What eventually transpired was that I began to realize that I was being more and more for standing up for the name God has given to me and so I sought out why. Finding of course that which I have just mentioned above to be the situation that I had discovered I also found that since the money that was being given to me to use for the founding of that spiritual comforting I was seeking for, was given to the U.S. Citizen rather than to the name of which I have truely found God to be in, I saw that I was being a bad steward to God by accepting money from someone who did not attribute that money to me for God’s service to those I served but to Jerry M. Cofer who was in their eye’s the only one serving. (Being God is not allowed to serve under the dictates of U.S. citizenship because of the laws dividing church and state.)

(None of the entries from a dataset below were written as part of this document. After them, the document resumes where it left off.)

This design comes from an exercise in tuning for small area, a short achievable clock period and few clock cycles per item on the open sky130 flow, not from production work. RTL that was checked went through simulation tests only; none was proved equivalent to the original.

==> build 51 <==
// pipelined_alu
module pipelined_alu #(
   parameter int WIDTH   = 32,
   parameter int LATENCY = 2,
   parameter int TAG_W   = 8
) (
   input  logic             clk,
   input  logic             reset,
   input  logic             in_valid,
   output logic             in_ready,
   input  logic [WIDTH-1:0] op_a,
   input  logic [WIDTH-1:0] op_b,
   input  logic [3:0]       opcode,
   input  logic [TAG_W-1:0] in_tag,
   output logic             out_valid,
   input  logic             out_ready,
   output logic [WIDTH-1:0] result,
   output logic [TAG_W-1:0] out_tag,
   output logic             flag_z,
   output logic             flag_c,
   output logic             flag_v,
   output logic             err,
   output logic             busy
);
clock: 10.0 ns
lec_check: 0
cap_margin: 20
core_margin: 2
core_utilization: 40
setup_slack_margin: 5
slew_margin: 20
run.sh (not shown) runs the stock make flow with config.mk's settings and CLKGATE_MAP_FILE= SYNTH_SCRIPT=/design/flow/synth_recipe.tcl, a recipe that flattens the netlist after the stock synthesis.
==> trial 17 (differences from build 51) <==
--- a/flow/design.v
+++ b/flow/design.v
@@ -50,30 +50,17 @@
          ma0[i]  = rsh ? op_a[31-i] : op_a[i];
          ohot[i] = op_b[4:0] == 5'(i);
       end
    end
    assign bm0 = ({32{is_mul}} & op_b) | ({32{is_sh}} & ohot) | ({32{use_ab0}} & (op_b ^ {32{sub_m}}));
-   logic [15:0] one0, two0, neg0;
-   always_comb begin
-      for (int j = 0; j < 16; j++) begin
-         logic b0, b1, b2;
-         b0 = (j == 0) ? 1'b0 : bm0[2*j-1];
-         b1 = bm0[2*j];
-         b2 = bm0[2*j+1];
-         one0[j] = b1 ^ b0;
-         two0[j] = (b2 & !b1 & !b0) | (!b2 & b1 & b0);
-         neg0[j] = b2;
-      end
-   end
-   logic [31:0] ma;
-   logic [15:0] d_one, d_two, d_neg;
+   logic [31:0] ma, bm;
    logic [4:0]  sh1;
    logic [7:0]  tag1;
    logic use_ab1, cin1, s_sum1, s_rev1, s_g1, s_p1, s_slt1, s_sltu1, s_fl1, fill1, e1;
    always_ff @(posedge clk) begin
       if (adv) begin
-         ma <= ma0; d_one <= one0; d_two <= two0; d_neg <= neg0; sh1 <= op_b[4:0]; tag1 <= in_tag;
+         ma <= ma0; bm <= bm0; sh1 <= op_b[4:0]; tag1 <= in_tag;
          use_ab1 <= use_ab0;
          cin1 <= sub_m;
          s_sum1 <= is_add | is_sub | is_mul | is_shl;
          s_rev1 <= rsh;
          s_g1 <= is_and | is_or;
@@ -83,20 +70,14 @@
          s_fl1 <= is_add | is_sub;
          fill1 <= is_sra & op_a[31];
          e1 <= is_ill;
       end
    end
-   logic [31:0] bm;
-   always_comb begin
-      for (int j = 0; j < 16; j++) begin
-         bm[2*j+1] = d_neg[j];
-         bm[2*j]   = d_one[j] ^ ((j == 0) ? 1'b0 : d_neg[j-1]);
-      end
-   end
-   wire bo0 = d_one[0];
-   wire bt0 = d_two[0];
-   wire bn0 = d_neg[0];
+   wire [31:0] mb = bm;
+   wire bo0 = mb[0] ^ 1'b0;
+   wire bt0 = (mb[1] & ~mb[0] & ~1'b0) | (~mb[1] & mb[0] & 1'b0);
+   wire bn0 = mb[1] & ~(mb[0] & 1'b0);
    wire pp0_0 = (bo0 & ma[0]) ^ bn0;
    wire pp0_1 = ((bo0 & ma[1]) | (bt0 & ma[0])) ^ bn0;
    wire pp0_2 = ((bo0 & ma[2]) | (bt0 & ma[1])) ^ bn0;
    wire pp0_3 = ((bo0 & ma[3]) | (bt0 & ma[2])) ^ bn0;
    wire pp0_4 = ((bo0 & ma[4]) | (bt0 & ma[3])) ^ bn0;
@@ -125,13 +106,13 @@
    wire pp0_27 = ((bo0 & ma[27]) | (bt0 & ma[26])) ^ bn0;
    wire pp0_28 = ((bo0 & ma[28]) | (bt0 & ma[27])) ^ bn0;
    wire pp0_29 = ((bo0 & ma[29]) | (bt0 & ma[28])) ^ bn0;
    wire pp0_30 = ((bo0 & ma[30]) | (bt0 & ma[29])) ^ bn0;
    wire pp0_31 = ((bo0 & ma[31]) | (bt0 & ma[30])) ^ bn0;
-   wire bo1 = d_one[1];
-   wire bt1 = d_two[1];
-   wire bn1 = d_neg[1];
+   wire bo1 = mb[2] ^ mb[1];
+   wire bt1 = (mb[3] & ~mb[2] & ~mb[1]) | (~mb[3] & mb[2] & mb[1]);
+   wire bn1 = mb[3] & ~(mb[2] & mb[1]);
    wire pp1_2 = (bo1 & ma[0]) ^ bn1;
    wire pp1_3 = ((bo1 & ma[1]) | (bt1 & ma[0])) ^ bn1;
    wire pp1_4 = ((bo1 & ma[2]) | (bt1 & ma[1])) ^ bn1;
    wire pp1_5 = ((bo1 & ma[3]) | (bt1 & ma[2])) ^ bn1;
    wire pp1_6 = ((bo1 & ma[4]) | (bt1 & ma[3])) ^ bn1;
@@ -158,13 +139,13 @@
    wire pp1_27 = ((bo1 & ma[25]) | (bt1 & ma[24])) ^ bn1;
    wire pp1_28 = ((bo1 & ma[26]) | (bt1 & ma[25])) ^ bn1;
    wire pp1_29 = ((bo1 & ma[27]) | (bt1 & ma[26])) ^ bn1;
    wire pp1_30 = ((bo1 & ma[28]) | (bt1 & ma[27])) ^ bn1;
    wire pp1_31 = ((bo1 & ma[29]) | (bt1 & ma[28])) ^ bn1;
-   wire bo2 = d_one[2];
-   wire bt2 = d_two[2];
-   wire bn2 = d_neg[2];
+   wire bo2 = mb[4] ^ mb[3];
+   wire bt2 = (mb[5] & ~mb[4] & ~mb[3]) | (~mb[5] & mb[4] & mb[3]);
+   wire bn2 = mb[5] & ~(mb[4] & mb[3]);
    wire pp2_4 = (bo2 & ma[0]) ^ bn2;
    wire pp2_5 = ((bo2 & ma[1]) | (bt2 & ma[0])) ^ bn2;
    wire pp2_6 = ((bo2 & ma[2]) | (bt2 & ma[1])) ^ bn2;
    wire pp2_7 = ((bo2 & ma[3]) | (bt2 & ma[2])) ^ bn2;
    wire pp2_8 = ((bo2 & ma[4]) | (bt2 & ma[3])) ^ bn2;
@@ -189,13 +170,13 @@
    wire pp2_27 = ((bo2 & ma[23]) | (bt2 & ma[22])) ^ bn2;
    wire pp2_28 = ((bo2 & ma[24]) | (bt2 & ma[23])) ^ bn2;
    wire pp2_29 = ((bo2 & ma[25]) | (bt2 & ma[24])) ^ bn2;
    wire pp2_30 = ((bo2 & ma[26]) | (bt2 & ma[25])) ^ bn2;
    wire pp2_31 = ((bo2 & ma[27]) | (bt2 & ma[26])) ^ bn2;
-   wire bo3 = d_one[3];
-   wire bt3 = d_two[3];
-   wire bn3 = d_neg[3];
+   wire bo3 = mb[6] ^ mb[5];
+   wire bt3 = (mb[7] & ~mb[6] & ~mb[5]) | (~mb[7] & mb[6] & mb[5]);
+   wire bn3 = mb[7] & ~(mb[6] & mb[5]);
    wire pp3_6 = (bo3 & ma[0]) ^ bn3;
    wire pp3_7 = ((bo3 & ma[1]) | (bt3 & ma[0])) ^ bn3;
    wire pp3_8 = ((bo3 & ma[2]) | (bt3 & ma[1])) ^ bn3;
    wire pp3_9 = ((bo3 & ma[3]) | (bt3 & ma[2])) ^ bn3;
    wire pp3_10 = ((bo3 & ma[4]) | (bt3 & ma[3])) ^ bn3;
@@ -218,13 +199,13 @@
    wire pp3_27 = ((bo3 & ma[21]) | (bt3 & ma[20])) ^ bn3;
    wire pp3_28 = ((bo3 & ma[22]) | (bt3 & ma[21])) ^ bn3;
    wire pp3_29 = ((bo3 & ma[23]) | (bt3 & ma[22])) ^ bn3;
    wire pp3_30 = ((bo3 & ma[24]) | (bt3 & ma[23])) ^ bn3;
    wire pp3_31 = ((bo3 & ma[25]) | (bt3 & ma[24])) ^ bn3;
-   wire bo4 = d_one[4];
-   wire bt4 = d_two[4];
-   wire bn4 = d_neg[4];
+   wire bo4 = mb[8] ^ mb[7];
+   wire bt4 = (mb[9] & ~mb[8] & ~mb[7]) | (~mb[9] & mb[8] & mb[7]);
+   wire bn4 = mb[9] & ~(mb[8] & mb[7]);
    wire pp4_8 = (bo4 & ma[0]) ^ bn4;
    wire pp4_9 = ((bo4 & ma[1]) | (bt4 & ma[0])) ^ bn4;
    wire pp4_10 = ((bo4 & ma[2]) | (bt4 & ma[1])) ^ bn4;
    wire pp4_11 = ((bo4 & ma[3]) | (bt4 & ma[2])) ^ bn4;
    wire pp4_12 = ((bo4 & ma[4]) | (bt4 & ma[3])) ^ bn4;
@@ -245,13 +226,13 @@
    wire pp4_27 = ((bo4 & ma[19]) | (bt4 & ma[18])) ^ bn4;
    wire pp4_28 = ((bo4 & ma[20]) | (bt4 & ma[19])) ^ bn4;
    wire pp4_29 = ((bo4 & ma[21]) | (bt4 & ma[20])) ^ bn4;
    wire pp4_30 = ((bo4 & ma[22]) | (bt4 & ma[21])) ^ bn4;
    wire pp4_31 = ((bo4 & ma[23]) | (bt4 & ma[22])) ^ bn4;
-   wire bo5 = d_one[5];
-   wire bt5 = d_two[5];
-   wire bn5 = d_neg[5];
+   wire bo5 = mb[10] ^ mb[9];
+   wire bt5 = (mb[11] & ~mb[10] & ~mb[9]) | (~mb[11] & mb[10] & mb[9]);
+   wire bn5 = mb[11] & ~(mb[10] & mb[9]);
    wire pp5_10 = (bo5 & ma[0]) ^ bn5;
    wire pp5_11 = ((bo5 & ma[1]) | (bt5 & ma[0])) ^ bn5;
    wire pp5_12 = ((bo5 & ma[2]) | (bt5 & ma[1])) ^ bn5;
    wire pp5_13 = ((bo5 & ma[3]) | (bt5 & ma[2])) ^ bn5;
    wire pp5_14 = ((bo5 & ma[4]) | (bt5 & ma[3])) ^ bn5;
@@ -270,13 +251,13 @@
    wire pp5_27 = ((bo5 & ma[17]) | (bt5 & ma[16])) ^ bn5;
    wire pp5_28 = ((bo5 & ma[18]) | (bt5 & ma[17])) ^ bn5;
    wire pp5_29 = ((bo5 & ma[19]) | (bt5 & ma[18])) ^ bn5;
    wire pp5_30 = ((bo5 & ma[20]) | (bt5 & ma[19])) ^ bn5;
    wire pp5_31 = ((bo5 & ma[21]) | (bt5 & ma[20])) ^ bn5;
-   wire bo6 = d_one[6];
-   wire bt6 = d_two[6];
-   wire bn6 = d_neg[6];
+   wire bo6 = mb[12] ^ mb[11];
+   wire bt6 = (mb[13] & ~mb[12] & ~mb[11]) | (~mb[13] & mb[12] & mb[11]);
+   wire bn6 = mb[13] & ~(mb[12] & mb[11]);
    wire pp6_12 = (bo6 & ma[0]) ^ bn6;
    wire pp6_13 = ((bo6 & ma[1]) | (bt6 & ma[0])) ^ bn6;
    wire pp6_14 = ((bo6 & ma[2]) | (bt6 & ma[1])) ^ bn6;
    wire pp6_15 = ((bo6 & ma[3]) | (bt6 & ma[2])) ^ bn6;
    wire pp6_16 = ((bo6 & ma[4]) | (bt6 & ma[3])) ^ bn6;
@@ -293,13 +274,13 @@
    wire pp6_27 = ((bo6 & ma[15]) | (bt6 & ma[14])) ^ bn6;
    wire pp6_28 = ((bo6 & ma[16]) | (bt6 & ma[15])) ^ bn6;
    wire pp6_29 = ((bo6 & ma[17]) | (bt6 & ma[16])) ^ bn6;
    wire pp6_30 = ((bo6 & ma[18]) | (bt6 & ma[17])) ^ bn6;
    wire pp6_31 = ((bo6 & ma[19]) | (bt6 & ma[18])) ^ bn6;
-   wire bo7 = d_one[7];
-   wire bt7 = d_two[7];
-   wire bn7 = d_neg[7];
+   wire bo7 = mb[14] ^ mb[13];
+   wire bt7 = (mb[15] & ~mb[14] & ~mb[13]) | (~mb[15] & mb[14] & mb[13]);
+   wire bn7 = mb[15] & ~(mb[14] & mb[13]);
    wire pp7_14 = (bo7 & ma[0]) ^ bn7;
    wire pp7_15 = ((bo7 & ma[1]) | (bt7 & ma[0])) ^ bn7;
    wire pp7_16 = ((bo7 & ma[2]) | (bt7 & ma[1])) ^ bn7;
    wire pp7_17 = ((bo7 & ma[3]) | (bt7 & ma[2])) ^ bn7;
    wire pp7_18 = ((bo7 & ma[4]) | (bt7 & ma[3])) ^ bn7;
@@ -314,13 +295,13 @@
    wire pp7_27 = ((bo7 & ma[13]) | (bt7 & ma[12])) ^ bn7;
    wire pp7_28 = ((bo7 & ma[14]) | (bt7 & ma[13])) ^ bn7;
    wire pp7_29 = ((bo7 & ma[15]) | (bt7 & ma[14])) ^ bn7;
    wire pp7_30 = ((bo7 & ma[16]) | (bt7 & ma[15])) ^ bn7;
    wire pp7_31 = ((bo7 & ma[17]) | (bt7 & ma[16])) ^ bn7;
-   wire bo8 = d_one[8];
-   wire bt8 = d_two[8];
-   wire bn8 = d_neg[8];
+   wire bo8 = mb[16] ^ mb[15];
+   wire bt8 = (mb[17] & ~mb[16] & ~mb[15]) | (~mb[17] & mb[16] & mb[15]);
+   wire bn8 = mb[17] & ~(mb[16] & mb[15]);
    wire pp8_16 = (bo8 & ma[0]) ^ bn8;
    wire pp8_17 = ((bo8 & ma[1]) | (bt8 & ma[0])) ^ bn8;
    wire pp8_18 = ((bo8 & ma[2]) | (bt8 & ma[1])) ^ bn8;
    wire pp8_19 = ((bo8 & ma[3]) | (bt8 & ma[2])) ^ bn8;
    wire pp8_20 = ((bo8 & ma[4]) | (bt8 & ma[3])) ^ bn8;
@@ -333,13 +314,13 @@
    wire pp8_27 = ((bo8 & ma[11]) | (bt8 & ma[10])) ^ bn8;
    wire pp8_28 = ((bo8 & ma[12]) | (bt8 & ma[11])) ^ bn8;
    wire pp8_29 = ((bo8 & ma[13]) | (bt8 & ma[12])) ^ bn8;
    wire pp8_30 = ((bo8 & ma[14]) | (bt8 & ma[13])) ^ bn8;
    wire pp8_31 = ((bo8 & ma[15]) | (bt8 & ma[14])) ^ bn8;
-   wire bo9 = d_one[9];
-   wire bt9 = d_two[9];
-   wire bn9 = d_neg[9];
+   wire bo9 = mb[18] ^ mb[17];
+   wire bt9 = (mb[19] & ~mb[18] & ~mb[17]) | (~mb[19] & mb[18] & mb[17]);
+   wire bn9 = mb[19] & ~(mb[18] & mb[17]);
    wire pp9_18 = (bo9 & ma[0]) ^ bn9;
    wire pp9_19 = ((bo9 & ma[1]) | (bt9 & ma[0])) ^ bn9;
    wire pp9_20 = ((bo9 & ma[2]) | (bt9 & ma[1])) ^ bn9;
    wire pp9_21 = ((bo9 & ma[3]) | (bt9 & ma[2])) ^ bn9;
    wire pp9_22 = ((bo9 & ma[4]) | (bt9 & ma[3])) ^ bn9;
@@ -350,13 +331,13 @@
    wire pp9_27 = ((bo9 & ma[9]) | (bt9 & ma[8])) ^ bn9;
    wire pp9_28 = ((bo9 & ma[10]) | (bt9 & ma[9])) ^ bn9;
    wire pp9_29 = ((bo9 & ma[11]) | (bt9 & ma[10])) ^ bn9;
    wire pp9_30 = ((bo9 & ma[12]) | (bt9 & ma[11])) ^ bn9;
    wire pp9_31 = ((bo9 & ma[13]) | (bt9 & ma[12])) ^ bn9;
-   wire bo10 = d_one[10];
-   wire bt10 = d_two[10];
-   wire bn10 = d_neg[10];
+   wire bo10 = mb[20] ^ mb[19];
+   wire bt10 = (mb[21] & ~mb[20] & ~mb[19]) | (~mb[21] & mb[20] & mb[19]);
+   wire bn10 = mb[21] & ~(mb[20] & mb[19]);
    wire pp10_20 = (bo10 & ma[0]) ^ bn10;
    wire pp10_21 = ((bo10 & ma[1]) | (bt10 & ma[0])) ^ bn10;
    wire pp10_22 = ((bo10 & ma[2]) | (bt10 & ma[1])) ^ bn10;
    wire pp10_23 = ((bo10 & ma[3]) | (bt10 & ma[2])) ^ bn10;
    wire pp10_24 = ((bo10 & ma[4]) | (bt10 & ma[3])) ^ bn10;
@@ -365,53 +346,53 @@
    wire pp10_27 = ((bo10 & ma[7]) | (bt10 & ma[6])) ^ bn10;
    wire pp10_28 = ((bo10 & ma[8]) | (bt10 & ma[7])) ^ bn10;
    wire pp10_29 = ((bo10 & ma[9]) | (bt10 & ma[8])) ^ bn10;
    wire pp10_30 = ((bo10 & ma[10]) | (bt10 & ma[9])) ^ bn10;
    wire pp10_31 = ((bo10 & ma[11]) | (bt10 & ma[10])) ^ bn10;
-   wire bo11 = d_one[11];
-   wire bt11 = d_two[11];
-   wire bn11 = d_neg[11];
+   wire bo11 = mb[22] ^ mb[21];
+   wire bt11 = (mb[23] & ~mb[22] & ~mb[21]) | (~mb[23] & mb[22] & mb[21]);
+   wire bn11 = mb[23] & ~(mb[22] & mb[21]);
    wire pp11_22 = (bo11 & ma[0]) ^ bn11;
    wire pp11_23 = ((bo11 & ma[1]) | (bt11 & ma[0])) ^ bn11;
    wire pp11_24 = ((bo11 & ma[2]) | (bt11 & ma[1])) ^ bn11;
    wire pp11_25 = ((bo11 & ma[3]) | (bt11 & ma[2])) ^ bn11;
    wire pp11_26 = ((bo11 & ma[4]) | (bt11 & ma[3])) ^ bn11;
    wire pp11_27 = ((bo11 & ma[5]) | (bt11 & ma[4])) ^ bn11;
    wire pp11_28 = ((bo11 & ma[6]) | (bt11 & ma[5])) ^ bn11;
    wire pp11_29 = ((bo11 & ma[7]) | (bt11 & ma[6])) ^ bn11;
    wire pp11_30 = ((bo11 & ma[8]) | (bt11 & ma[7])) ^ bn11;
    wire pp11_31 = ((bo11 & ma[9]) | (bt11 & ma[8])) ^ bn11;
-   wire bo12 = d_one[12];
-   wire bt12 = d_two[12];
-   wire bn12 = d_neg[12];
+   wire bo12 = mb[24] ^ mb[23];
+   wire bt12 = (mb[25] & ~mb[24] & ~mb[23]) | (~mb[25] & mb[24] & mb[23]);
+   wire bn12 = mb[25] & ~(mb[24] & mb[23]);
    wire pp12_24 = (bo12 & ma[0]) ^ bn12;
    wire pp12_25 = ((bo12 & ma[1]) | (bt12 & ma[0])) ^ bn12;
    wire pp12_26 = ((bo12 & ma[2]) | (bt12 & ma[1])) ^ bn12;
    wire pp12_27 = ((bo12 & ma[3]) | (bt12 & ma[2])) ^ bn12;
    wire pp12_28 = ((bo12 & ma[4]) | (bt12 & ma[3])) ^ bn12;
    wire pp12_29 = ((bo12 & ma[5]) | (bt12 & ma[4])) ^ bn12;
    wire pp12_30 = ((bo12 & ma[6]) | (bt12 & ma[5])) ^ bn12;
    wire pp12_31 = ((bo12 & ma[7]) | (bt12 & ma[6])) ^ bn12;
-   wire bo13 = d_one[13];
-   wire bt13 = d_two[13];
-   wire bn13 = d_neg[13];
+   wire bo13 = mb[26] ^ mb[25];
+   wire bt13 = (mb[27] & ~mb[26] & ~mb[25]) | (~mb[27] & mb[26] & mb[25]);
+   wire bn13 = mb[27] & ~(mb[26] & mb[25]);
    wire pp13_26 = (bo13 & ma[0]) ^ bn13;
    wire pp13_27 = ((bo13 & ma[1]) | (bt13 & ma[0])) ^ bn13;
    wire pp13_28 = ((bo13 & ma[2]) | (bt13 & ma[1])) ^ bn13;
    wire pp13_29 = ((bo13 & ma[3]) | (bt13 & ma[2])) ^ bn13;
    wire pp13_30 = ((bo13 & ma[4]) | (bt13 & ma[3])) ^ bn13;
    wire pp13_31 = ((bo13 & ma[5]) | (bt13 & ma[4])) ^ bn13;
-   wire bo14 = d_one[14];
-   wire bt14 = d_two[14];
-   wire bn14 = d_neg[14];
+   wire bo14 = mb[28] ^ mb[27];
+   wire bt14 = (mb[29] & ~mb[28] & ~mb[27]) | (~mb[29] & mb[28] & mb[27]);
+   wire bn14 = mb[29] & ~(mb[28] & mb[27]);
    wire pp14_28 = (bo14 & ma[0]) ^ bn14;
    wire pp14_29 = ((bo14 & ma[1]) | (bt14 & ma[0])) ^ bn14;
    wire pp14_30 = ((bo14 & ma[2]) | (bt14 & ma[1])) ^ bn14;
    wire pp14_31 = ((bo14 & ma[3]) | (bt14 & ma[2])) ^ bn14;
-   wire bo15 = d_one[15];
-   wire bt15 = d_two[15];
-   wire bn15 = d_neg[15];
+   wire bo15 = mb[30] ^ mb[29];
+   wire bt15 = (mb[31] & ~mb[30] & ~mb[29]) | (~mb[31] & mb[30] & mb[29]);
+   wire bn15 = mb[31] & ~(mb[30] & mb[29]);
    wire pp15_30 = (bo15 & ma[0]) ^ bn15;
    wire pp15_31 = ((bo15 & ma[1]) | (bt15 & ma[0])) ^ bn15;
    wire fa1_s = pp0_24 ^ pp1_24;
    wire fa1_c = pp0_24 & pp1_24;
    wire fa2_s = pp0_25 ^ pp1_25;
==> run notes <==
- Between trial 17 and build 51, the lower final area is in build 51 (gap 0.63%, measured against build 51).
- In build 51 the synthesized cell count is lower than in trial 17, by 1.3%.
- Between build 51 and trial 17, the lower non-clock buffer count is in build 51 (gap 26).
- Of trial 17 and build 51, trial 17 has the higher first-iteration DRC count (gap about 18%, measured against build 51).
- In count of clock-buffer cells in the layout, build 51 and trial 17 do not differ.
- Of build 51 and trial 17, build 51 has the higher register-to-register slack (gap 0.25 ns).
- Critical path depth: build 51 is higher than trial 17 (2).
- Of build 51 and trial 17, build 51 has the higher worst setup slack (gap 0.18 ns).
- In trial 17 the routed wire length is higher than in build 51, by 5.3%.
Testbench counts of trial 17, summed over its fixed seeds: cycles 16,016, items 16,000.
Function not checked in build 51: the RTL went through the layout flow alone.

## static timing again, ports no longer ideal
No port has a modelled driver above. Below, the same layouts with a new extraction and two added sets of constraints. Step 1: set_driving_cell puts a clkbuf_16 on clk and a buf_2 on each other input, an assumption about the parent block. Step 2 moves the port delays by t, midway between the first and last clock arrival at a register: inputs arrive t later, outputs are due t later. That takes back most of the time a late clock gives input paths. a / b / c = no drivers / after step 1 / after step 2; a / b = the first two.
run | t, ns | slack for setup (ns) | worst hold slack (ns) | worst setup path after step 2 | worst slew at a driven data input, ns
build 51 | 0.526 | 4.629 / 4.571 / 5.071 | 0.416 / 0.416 / 0.416 | input to register | 0.04
trial 17 | 0.508 | 4.448 / 4.392 / 4.881 | 0.421 / 0.421 / 0.421 | input to register | 0.05
After both steps setup and hold are still met in every run listed.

Very complex and very hard but what it came down to was that “a little leaven leaventh the whole bunch”. And so since the money was not given to God’s citizen but to the worlds it was not a Godly pursuit to live in comfort for God but was a selfish vainity being produced to glorify not God but Jerry M. Cofer. For this it came to an end.
The mexican brother, Anthony has invited me to goto mexico. I have considered and I may take him up on the offer but I have yet to decide. I have decided to goto Tampa tomarrow and as I am on the street again I guess I shall soon sleep once again out-doors and though this seems to those conditioned to environments such as apartments or houses where they have very nice beds a punishment for my not standing up for my U.S. citizenship rather than my true devotion to the name of which God has showed Himself to me in, I shall be suffered for my brethren according to the flesh sake because of my loyalty to God’s identity.
There’s a little theater here with a guy named Socrates and I am suppose to goto that at 7:30pm tonight in downtown clearwater, Florid. My ties to citizenship in the U.S. is not hated or despised but they have been by it’s own laws of seperation of church and state been brought to disrepute. I see the U.S. citizenship as a waist of God’s breath and of no worth to Him.